* **Your goal**: Scan the entries below for the word "placement" and copy every line in which it occurs.

* **Exercise inputs**:
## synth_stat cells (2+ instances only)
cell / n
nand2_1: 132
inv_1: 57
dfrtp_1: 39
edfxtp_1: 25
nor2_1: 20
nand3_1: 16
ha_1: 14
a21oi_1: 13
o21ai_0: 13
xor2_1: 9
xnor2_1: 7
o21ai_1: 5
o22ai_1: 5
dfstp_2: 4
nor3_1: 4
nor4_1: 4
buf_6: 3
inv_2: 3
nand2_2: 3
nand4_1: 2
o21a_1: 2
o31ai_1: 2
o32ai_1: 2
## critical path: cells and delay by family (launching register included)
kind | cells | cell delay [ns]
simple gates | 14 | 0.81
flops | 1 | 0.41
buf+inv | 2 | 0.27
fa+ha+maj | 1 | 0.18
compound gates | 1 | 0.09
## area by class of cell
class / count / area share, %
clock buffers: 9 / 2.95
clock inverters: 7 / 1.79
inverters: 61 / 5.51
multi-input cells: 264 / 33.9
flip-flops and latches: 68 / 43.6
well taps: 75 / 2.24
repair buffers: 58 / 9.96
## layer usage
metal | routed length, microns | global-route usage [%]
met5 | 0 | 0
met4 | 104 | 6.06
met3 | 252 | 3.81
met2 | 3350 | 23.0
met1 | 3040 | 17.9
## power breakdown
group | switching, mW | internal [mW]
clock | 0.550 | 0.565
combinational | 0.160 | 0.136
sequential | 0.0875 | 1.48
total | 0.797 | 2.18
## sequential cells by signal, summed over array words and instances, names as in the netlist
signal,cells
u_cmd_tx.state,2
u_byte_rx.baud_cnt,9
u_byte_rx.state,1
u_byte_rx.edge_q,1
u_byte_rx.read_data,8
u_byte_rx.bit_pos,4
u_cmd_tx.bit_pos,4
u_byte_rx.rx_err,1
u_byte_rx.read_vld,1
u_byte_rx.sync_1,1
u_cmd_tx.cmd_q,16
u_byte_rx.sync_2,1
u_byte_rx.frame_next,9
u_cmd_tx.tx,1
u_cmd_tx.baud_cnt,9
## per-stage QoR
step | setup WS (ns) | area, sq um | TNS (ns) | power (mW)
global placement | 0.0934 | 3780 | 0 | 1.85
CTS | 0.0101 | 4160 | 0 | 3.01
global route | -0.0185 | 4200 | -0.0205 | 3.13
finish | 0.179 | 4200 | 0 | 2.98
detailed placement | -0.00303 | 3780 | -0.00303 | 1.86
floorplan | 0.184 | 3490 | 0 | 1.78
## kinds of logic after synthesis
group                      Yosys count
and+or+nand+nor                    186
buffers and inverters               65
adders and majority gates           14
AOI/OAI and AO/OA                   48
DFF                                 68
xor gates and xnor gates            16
--
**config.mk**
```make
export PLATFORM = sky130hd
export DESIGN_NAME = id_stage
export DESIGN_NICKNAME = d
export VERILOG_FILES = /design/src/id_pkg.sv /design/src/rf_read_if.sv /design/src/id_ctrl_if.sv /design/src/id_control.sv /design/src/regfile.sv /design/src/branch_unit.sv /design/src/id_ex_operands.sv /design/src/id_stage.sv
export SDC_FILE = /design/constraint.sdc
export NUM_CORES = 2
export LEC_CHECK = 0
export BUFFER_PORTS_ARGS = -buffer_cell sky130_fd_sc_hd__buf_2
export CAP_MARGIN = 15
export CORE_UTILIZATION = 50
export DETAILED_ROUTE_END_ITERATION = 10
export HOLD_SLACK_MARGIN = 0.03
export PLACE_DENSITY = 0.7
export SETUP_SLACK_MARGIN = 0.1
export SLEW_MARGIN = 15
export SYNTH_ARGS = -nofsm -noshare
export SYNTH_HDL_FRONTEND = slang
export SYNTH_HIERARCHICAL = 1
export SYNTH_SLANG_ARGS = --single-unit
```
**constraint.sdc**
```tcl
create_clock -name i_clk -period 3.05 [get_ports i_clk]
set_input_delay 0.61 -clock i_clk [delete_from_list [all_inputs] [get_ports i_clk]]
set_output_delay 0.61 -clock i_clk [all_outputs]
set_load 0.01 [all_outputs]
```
--
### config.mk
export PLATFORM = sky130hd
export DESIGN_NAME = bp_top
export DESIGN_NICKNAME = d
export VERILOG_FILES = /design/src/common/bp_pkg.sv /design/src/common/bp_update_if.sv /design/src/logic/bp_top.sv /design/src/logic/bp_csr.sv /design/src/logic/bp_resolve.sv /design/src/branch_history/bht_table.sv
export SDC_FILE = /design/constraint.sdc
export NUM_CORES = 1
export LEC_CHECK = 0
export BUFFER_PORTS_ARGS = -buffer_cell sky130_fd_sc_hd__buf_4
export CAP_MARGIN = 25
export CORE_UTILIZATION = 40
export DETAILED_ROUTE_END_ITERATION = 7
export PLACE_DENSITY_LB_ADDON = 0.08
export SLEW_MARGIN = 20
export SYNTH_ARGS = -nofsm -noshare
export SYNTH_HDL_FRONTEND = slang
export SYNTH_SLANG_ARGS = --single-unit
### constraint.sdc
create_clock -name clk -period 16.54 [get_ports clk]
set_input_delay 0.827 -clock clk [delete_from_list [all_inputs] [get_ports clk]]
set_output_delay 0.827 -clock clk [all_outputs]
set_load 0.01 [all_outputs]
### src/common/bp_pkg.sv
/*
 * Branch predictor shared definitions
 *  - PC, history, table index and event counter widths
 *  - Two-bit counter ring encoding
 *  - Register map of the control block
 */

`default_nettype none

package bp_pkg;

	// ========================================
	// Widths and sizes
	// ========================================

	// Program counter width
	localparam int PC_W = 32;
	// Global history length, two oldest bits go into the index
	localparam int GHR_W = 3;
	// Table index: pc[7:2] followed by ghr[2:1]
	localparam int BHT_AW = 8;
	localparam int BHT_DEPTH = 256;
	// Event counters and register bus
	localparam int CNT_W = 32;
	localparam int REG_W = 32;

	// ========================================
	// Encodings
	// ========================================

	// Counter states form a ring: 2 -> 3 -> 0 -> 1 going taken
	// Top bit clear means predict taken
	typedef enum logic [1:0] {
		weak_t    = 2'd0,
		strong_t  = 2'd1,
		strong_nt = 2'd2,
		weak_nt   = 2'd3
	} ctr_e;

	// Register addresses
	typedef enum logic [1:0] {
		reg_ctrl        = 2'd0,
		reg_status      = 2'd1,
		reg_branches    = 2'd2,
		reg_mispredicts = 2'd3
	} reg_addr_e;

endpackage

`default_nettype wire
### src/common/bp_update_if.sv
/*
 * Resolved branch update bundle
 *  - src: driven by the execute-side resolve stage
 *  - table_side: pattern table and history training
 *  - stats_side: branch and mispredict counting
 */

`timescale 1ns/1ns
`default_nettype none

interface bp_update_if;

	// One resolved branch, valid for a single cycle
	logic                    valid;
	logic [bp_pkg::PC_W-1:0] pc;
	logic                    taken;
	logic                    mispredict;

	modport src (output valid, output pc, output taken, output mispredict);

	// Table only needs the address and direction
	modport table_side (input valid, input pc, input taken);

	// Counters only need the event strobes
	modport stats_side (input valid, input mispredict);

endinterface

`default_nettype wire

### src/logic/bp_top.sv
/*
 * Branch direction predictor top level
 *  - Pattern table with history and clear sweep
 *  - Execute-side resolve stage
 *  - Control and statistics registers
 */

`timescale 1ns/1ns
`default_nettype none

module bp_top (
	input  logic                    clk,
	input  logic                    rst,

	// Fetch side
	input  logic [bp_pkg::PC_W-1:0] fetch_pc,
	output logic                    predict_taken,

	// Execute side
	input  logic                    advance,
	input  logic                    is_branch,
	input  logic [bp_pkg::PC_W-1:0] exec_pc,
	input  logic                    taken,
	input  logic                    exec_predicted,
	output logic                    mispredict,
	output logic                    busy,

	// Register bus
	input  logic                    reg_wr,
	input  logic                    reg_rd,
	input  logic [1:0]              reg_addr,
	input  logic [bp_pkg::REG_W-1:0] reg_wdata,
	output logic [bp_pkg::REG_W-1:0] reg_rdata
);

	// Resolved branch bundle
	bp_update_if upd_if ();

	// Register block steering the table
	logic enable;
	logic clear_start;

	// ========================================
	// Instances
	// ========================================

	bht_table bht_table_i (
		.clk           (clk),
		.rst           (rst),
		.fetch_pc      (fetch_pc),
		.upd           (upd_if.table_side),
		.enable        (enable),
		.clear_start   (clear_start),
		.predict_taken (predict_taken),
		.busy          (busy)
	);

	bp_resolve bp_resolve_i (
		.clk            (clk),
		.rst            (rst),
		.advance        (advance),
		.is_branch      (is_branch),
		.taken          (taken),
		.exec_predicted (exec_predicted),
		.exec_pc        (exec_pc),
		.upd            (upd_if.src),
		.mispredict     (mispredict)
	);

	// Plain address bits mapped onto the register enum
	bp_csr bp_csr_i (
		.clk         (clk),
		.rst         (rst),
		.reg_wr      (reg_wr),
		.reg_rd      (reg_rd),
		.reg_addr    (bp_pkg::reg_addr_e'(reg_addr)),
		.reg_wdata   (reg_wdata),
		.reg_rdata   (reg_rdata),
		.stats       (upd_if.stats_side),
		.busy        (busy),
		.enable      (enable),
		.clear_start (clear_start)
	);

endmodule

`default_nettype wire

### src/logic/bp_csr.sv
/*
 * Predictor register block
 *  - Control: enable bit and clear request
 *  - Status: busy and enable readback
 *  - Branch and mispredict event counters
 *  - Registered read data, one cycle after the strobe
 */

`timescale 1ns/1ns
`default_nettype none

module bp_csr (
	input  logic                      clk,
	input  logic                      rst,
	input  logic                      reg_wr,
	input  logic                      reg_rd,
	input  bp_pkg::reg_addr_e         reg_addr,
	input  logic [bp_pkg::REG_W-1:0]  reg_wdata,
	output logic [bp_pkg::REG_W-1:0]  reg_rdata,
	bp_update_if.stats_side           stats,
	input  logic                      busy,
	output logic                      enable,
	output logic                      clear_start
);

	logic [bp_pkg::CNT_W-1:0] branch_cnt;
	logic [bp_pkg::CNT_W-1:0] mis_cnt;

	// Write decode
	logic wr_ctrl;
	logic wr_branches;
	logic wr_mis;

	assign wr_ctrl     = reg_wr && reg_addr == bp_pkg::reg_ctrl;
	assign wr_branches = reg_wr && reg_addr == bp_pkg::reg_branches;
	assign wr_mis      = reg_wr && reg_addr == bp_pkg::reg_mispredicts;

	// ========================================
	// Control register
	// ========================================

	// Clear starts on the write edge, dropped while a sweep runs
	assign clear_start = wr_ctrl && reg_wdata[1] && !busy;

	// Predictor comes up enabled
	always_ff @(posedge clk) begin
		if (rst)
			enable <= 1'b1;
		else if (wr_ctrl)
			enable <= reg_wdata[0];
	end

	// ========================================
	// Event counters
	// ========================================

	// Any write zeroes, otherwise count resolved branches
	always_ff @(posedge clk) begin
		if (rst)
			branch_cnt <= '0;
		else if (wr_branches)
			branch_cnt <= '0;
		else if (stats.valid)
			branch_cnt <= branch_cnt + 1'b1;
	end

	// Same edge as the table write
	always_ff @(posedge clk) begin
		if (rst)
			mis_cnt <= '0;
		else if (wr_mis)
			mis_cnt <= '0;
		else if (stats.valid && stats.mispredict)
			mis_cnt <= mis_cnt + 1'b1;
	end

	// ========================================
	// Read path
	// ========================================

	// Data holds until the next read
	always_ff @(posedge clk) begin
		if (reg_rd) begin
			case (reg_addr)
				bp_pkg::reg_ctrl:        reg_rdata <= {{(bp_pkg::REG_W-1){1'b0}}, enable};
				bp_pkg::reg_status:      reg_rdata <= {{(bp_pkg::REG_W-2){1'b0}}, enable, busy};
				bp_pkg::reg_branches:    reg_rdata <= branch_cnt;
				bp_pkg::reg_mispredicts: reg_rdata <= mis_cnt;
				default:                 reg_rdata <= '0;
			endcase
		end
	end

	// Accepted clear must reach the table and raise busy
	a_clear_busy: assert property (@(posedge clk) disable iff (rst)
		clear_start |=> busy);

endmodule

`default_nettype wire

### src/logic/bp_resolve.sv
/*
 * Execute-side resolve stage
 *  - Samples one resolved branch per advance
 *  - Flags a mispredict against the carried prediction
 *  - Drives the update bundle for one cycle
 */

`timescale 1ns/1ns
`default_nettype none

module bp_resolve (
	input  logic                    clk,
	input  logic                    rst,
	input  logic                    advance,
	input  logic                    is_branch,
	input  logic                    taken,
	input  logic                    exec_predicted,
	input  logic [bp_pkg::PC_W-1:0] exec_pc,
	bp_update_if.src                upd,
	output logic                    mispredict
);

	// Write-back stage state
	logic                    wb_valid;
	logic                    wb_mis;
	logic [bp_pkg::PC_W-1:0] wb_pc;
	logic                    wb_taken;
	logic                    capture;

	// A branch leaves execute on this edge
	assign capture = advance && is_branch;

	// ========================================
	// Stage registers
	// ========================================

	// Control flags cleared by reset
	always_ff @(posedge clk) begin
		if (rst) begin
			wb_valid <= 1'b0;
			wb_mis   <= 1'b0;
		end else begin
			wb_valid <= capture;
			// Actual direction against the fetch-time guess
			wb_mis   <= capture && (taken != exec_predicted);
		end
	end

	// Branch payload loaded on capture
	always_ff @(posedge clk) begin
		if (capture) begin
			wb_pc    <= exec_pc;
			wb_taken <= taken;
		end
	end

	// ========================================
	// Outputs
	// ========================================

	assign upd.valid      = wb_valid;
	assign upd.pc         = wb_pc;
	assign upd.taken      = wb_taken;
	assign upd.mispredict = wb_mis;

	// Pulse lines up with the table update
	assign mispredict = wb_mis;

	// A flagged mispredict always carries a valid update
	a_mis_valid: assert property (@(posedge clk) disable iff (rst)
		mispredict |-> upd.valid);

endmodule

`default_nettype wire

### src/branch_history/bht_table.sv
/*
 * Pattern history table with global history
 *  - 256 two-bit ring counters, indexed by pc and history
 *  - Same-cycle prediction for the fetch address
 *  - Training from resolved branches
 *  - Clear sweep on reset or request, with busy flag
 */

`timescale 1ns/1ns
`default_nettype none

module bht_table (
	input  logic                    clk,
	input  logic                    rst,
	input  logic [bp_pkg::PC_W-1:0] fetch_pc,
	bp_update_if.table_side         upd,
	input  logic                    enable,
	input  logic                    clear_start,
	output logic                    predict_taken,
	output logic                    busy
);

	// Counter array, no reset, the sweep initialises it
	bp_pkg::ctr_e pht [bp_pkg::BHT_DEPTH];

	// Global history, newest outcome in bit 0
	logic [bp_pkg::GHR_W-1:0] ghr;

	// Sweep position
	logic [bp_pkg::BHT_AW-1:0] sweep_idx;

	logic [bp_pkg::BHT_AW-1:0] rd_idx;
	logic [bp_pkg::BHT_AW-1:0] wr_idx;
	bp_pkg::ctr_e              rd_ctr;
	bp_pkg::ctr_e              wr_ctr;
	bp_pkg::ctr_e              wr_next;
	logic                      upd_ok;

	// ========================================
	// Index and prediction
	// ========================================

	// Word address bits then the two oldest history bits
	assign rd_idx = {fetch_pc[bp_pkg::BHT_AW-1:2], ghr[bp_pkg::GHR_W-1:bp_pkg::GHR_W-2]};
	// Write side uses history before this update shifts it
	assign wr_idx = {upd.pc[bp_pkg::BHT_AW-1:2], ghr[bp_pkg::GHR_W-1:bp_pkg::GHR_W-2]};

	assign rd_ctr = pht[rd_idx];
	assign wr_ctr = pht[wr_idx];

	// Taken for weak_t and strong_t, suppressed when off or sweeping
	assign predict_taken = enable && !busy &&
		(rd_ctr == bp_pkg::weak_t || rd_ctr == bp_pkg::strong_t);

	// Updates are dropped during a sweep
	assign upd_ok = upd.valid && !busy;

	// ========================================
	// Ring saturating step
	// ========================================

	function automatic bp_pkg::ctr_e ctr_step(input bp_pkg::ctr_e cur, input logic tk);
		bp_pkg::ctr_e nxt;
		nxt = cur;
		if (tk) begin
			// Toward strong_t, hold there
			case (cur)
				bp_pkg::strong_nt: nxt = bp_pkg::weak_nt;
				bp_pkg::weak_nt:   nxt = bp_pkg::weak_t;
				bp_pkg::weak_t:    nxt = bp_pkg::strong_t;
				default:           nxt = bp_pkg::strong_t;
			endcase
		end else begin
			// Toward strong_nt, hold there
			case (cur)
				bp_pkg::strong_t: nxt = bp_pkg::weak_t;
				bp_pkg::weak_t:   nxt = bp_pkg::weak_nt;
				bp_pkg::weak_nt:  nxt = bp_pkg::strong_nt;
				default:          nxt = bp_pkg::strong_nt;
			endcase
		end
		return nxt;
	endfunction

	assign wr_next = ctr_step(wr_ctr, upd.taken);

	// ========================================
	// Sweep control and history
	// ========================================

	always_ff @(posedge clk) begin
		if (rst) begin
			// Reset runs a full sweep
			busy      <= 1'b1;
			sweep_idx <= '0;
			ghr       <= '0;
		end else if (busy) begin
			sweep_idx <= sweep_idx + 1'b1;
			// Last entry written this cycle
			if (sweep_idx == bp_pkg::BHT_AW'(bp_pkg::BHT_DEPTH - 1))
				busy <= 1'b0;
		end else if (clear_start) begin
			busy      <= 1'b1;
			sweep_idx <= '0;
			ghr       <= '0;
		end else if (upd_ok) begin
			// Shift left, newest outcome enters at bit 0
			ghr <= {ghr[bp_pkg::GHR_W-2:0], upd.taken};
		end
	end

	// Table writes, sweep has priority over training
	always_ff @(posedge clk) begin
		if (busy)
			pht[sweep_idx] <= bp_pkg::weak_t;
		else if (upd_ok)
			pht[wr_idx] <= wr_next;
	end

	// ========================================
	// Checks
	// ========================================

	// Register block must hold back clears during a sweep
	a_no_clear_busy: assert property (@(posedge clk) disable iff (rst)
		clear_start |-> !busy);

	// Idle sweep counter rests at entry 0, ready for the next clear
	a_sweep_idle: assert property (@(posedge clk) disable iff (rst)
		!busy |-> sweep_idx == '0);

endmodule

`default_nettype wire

* **Response below**:
global placement | 0.0934 | 3780 | 0 | 1.85
detailed placement | -0.00303 | 3780 | -0.00303 | 1.86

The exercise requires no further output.